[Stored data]
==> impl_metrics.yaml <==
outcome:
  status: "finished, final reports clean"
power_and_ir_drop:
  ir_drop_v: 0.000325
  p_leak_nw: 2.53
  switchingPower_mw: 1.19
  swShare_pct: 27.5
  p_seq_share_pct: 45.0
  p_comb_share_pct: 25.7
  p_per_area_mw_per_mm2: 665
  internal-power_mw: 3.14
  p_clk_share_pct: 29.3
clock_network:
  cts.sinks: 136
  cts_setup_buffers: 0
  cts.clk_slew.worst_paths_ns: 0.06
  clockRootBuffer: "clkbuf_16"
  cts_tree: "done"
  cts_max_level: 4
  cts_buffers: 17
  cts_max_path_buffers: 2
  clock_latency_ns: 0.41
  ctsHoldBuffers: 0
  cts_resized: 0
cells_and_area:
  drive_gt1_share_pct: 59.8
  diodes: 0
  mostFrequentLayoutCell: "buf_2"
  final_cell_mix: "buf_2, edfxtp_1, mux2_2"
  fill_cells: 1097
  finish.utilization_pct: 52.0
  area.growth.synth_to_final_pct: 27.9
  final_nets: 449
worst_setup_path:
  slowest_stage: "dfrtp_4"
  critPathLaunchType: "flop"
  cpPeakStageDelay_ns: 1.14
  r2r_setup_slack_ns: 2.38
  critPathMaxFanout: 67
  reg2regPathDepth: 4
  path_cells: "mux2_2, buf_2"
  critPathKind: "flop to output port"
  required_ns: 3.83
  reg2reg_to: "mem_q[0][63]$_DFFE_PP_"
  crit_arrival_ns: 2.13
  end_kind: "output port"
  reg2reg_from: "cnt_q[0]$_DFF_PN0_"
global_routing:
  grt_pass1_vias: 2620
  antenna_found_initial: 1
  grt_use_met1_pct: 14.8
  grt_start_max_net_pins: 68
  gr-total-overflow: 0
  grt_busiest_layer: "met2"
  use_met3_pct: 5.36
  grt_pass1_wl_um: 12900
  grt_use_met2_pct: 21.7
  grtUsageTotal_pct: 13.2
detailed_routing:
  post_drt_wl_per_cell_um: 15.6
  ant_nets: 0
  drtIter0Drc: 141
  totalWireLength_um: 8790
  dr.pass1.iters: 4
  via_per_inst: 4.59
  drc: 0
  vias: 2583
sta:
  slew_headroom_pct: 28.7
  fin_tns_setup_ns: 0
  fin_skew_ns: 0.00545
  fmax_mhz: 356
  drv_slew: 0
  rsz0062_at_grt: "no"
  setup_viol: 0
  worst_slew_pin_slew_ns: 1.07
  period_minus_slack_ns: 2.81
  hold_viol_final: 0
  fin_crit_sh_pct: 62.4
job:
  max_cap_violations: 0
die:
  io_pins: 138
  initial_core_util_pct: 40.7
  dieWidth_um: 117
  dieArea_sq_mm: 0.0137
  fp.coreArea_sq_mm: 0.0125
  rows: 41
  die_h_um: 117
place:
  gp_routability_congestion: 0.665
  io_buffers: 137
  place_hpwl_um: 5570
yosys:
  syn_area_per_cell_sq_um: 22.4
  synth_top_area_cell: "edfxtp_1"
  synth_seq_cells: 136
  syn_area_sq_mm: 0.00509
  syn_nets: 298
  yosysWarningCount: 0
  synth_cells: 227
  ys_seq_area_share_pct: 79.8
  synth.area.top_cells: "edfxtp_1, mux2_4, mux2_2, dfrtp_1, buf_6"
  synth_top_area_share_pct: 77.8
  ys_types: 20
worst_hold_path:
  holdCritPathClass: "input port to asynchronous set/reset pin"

=== What to work on ===
Take the lines above and print them exactly.

=== Written reply ===
==> impl_metrics.yaml <==
outcome:
  status: "finished, final reports clean"
power_and_ir_drop:
  ir_drop_v: 0.000325
  p_leak_nw: 2.53
  switchingPower_mw: 1.19
  swShare_pct: 27.5
  p_seq_share_pct: 45.0
  p_comb_share_pct: 25.7
  p_per_area_mw_per_mm2: 665
  internal-power_mw: 3.14
  p_clk_share_pct: 29.3
clock_network:
  cts.sinks: 136
  cts_setup_buffers: 0
  cts.clk_slew.worst_paths_ns: 0.06
  clockRootBuffer: "clkbuf_16"
  cts_tree: "done"
  cts_max_level: 4
  cts_buffers: 17
  cts_max_path_buffers: 2
  clock_latency_ns: 0.41
  ctsHoldBuffers: 0
  cts_resized: 0
cells_and_area:
  drive_gt1_share_pct: 59.8
  diodes: 0
  mostFrequentLayoutCell: "buf_2"
  final_cell_mix: "buf_2, edfxtp_1, mux2_2"
  fill_cells: 1097
  finish.utilization_pct: 52.0
  area.growth.synth_to_final_pct: 27.9
  final_nets: 449
worst_setup_path:
  slowest_stage: "dfrtp_4"
  critPathLaunchType: "flop"
  cpPeakStageDelay_ns: 1.14
  r2r_setup_slack_ns: 2.38
  critPathMaxFanout: 67
  reg2regPathDepth: 4
  path_cells: "mux2_2, buf_2"
  critPathKind: "flop to output port"
  required_ns: 3.83
  reg2reg_to: "mem_q[0][63]$_DFFE_PP_"
  crit_arrival_ns: 2.13
  end_kind: "output port"
  reg2reg_from: "cnt_q[0]$_DFF_PN0_"
global_routing:
  grt_pass1_vias: 2620
  antenna_found_initial: 1
  grt_use_met1_pct: 14.8
  grt_start_max_net_pins: 68
  gr-total-overflow: 0
  grt_busiest_layer: "met2"
  use_met3_pct: 5.36
  grt_pass1_wl_um: 12900
  grt_use_met2_pct: 21.7
  grtUsageTotal_pct: 13.2
detailed_routing:
  post_drt_wl_per_cell_um: 15.6
  ant_nets: 0
  drtIter0Drc: 141
  totalWireLength_um: 8790
  dr.pass1.iters: 4
  via_per_inst: 4.59
  drc: 0
  vias: 2583
sta:
  slew_headroom_pct: 28.7
  fin_tns_setup_ns: 0
  fin_skew_ns: 0.00545
  fmax_mhz: 356
  drv_slew: 0
  rsz0062_at_grt: "no"
  setup_viol: 0
  worst_slew_pin_slew_ns: 1.07
  period_minus_slack_ns: 2.81
  hold_viol_final: 0
  fin_crit_sh_pct: 62.4
job:
  max_cap_violations: 0
die:
  io_pins: 138
  initial_core_util_pct: 40.7
  dieWidth_um: 117
  dieArea_sq_mm: 0.0137
  fp.coreArea_sq_mm: 0.0125
  rows: 41
  die_h_um: 117
place:
  gp_routability_congestion: 0.665
  io_buffers: 137
  place_hpwl_um: 5570
yosys:
  syn_area_per_cell_sq_um: 22.4
  synth_top_area_cell: "edfxtp_1"
  synth_seq_cells: 136
  syn_area_sq_mm: 0.00509
  syn_nets: 298
  yosysWarningCount: 0
  synth_cells: 227
  ys_seq_area_share_pct: 79.8
  synth.area.top_cells: "edfxtp_1, mux2_4, mux2_2, dfrtp_1, buf_6"
  synth_top_area_share_pct: 77.8
  ys_types: 20
worst_hold_path:
  holdCritPathClass: "input port to asynchronous set/reset pin"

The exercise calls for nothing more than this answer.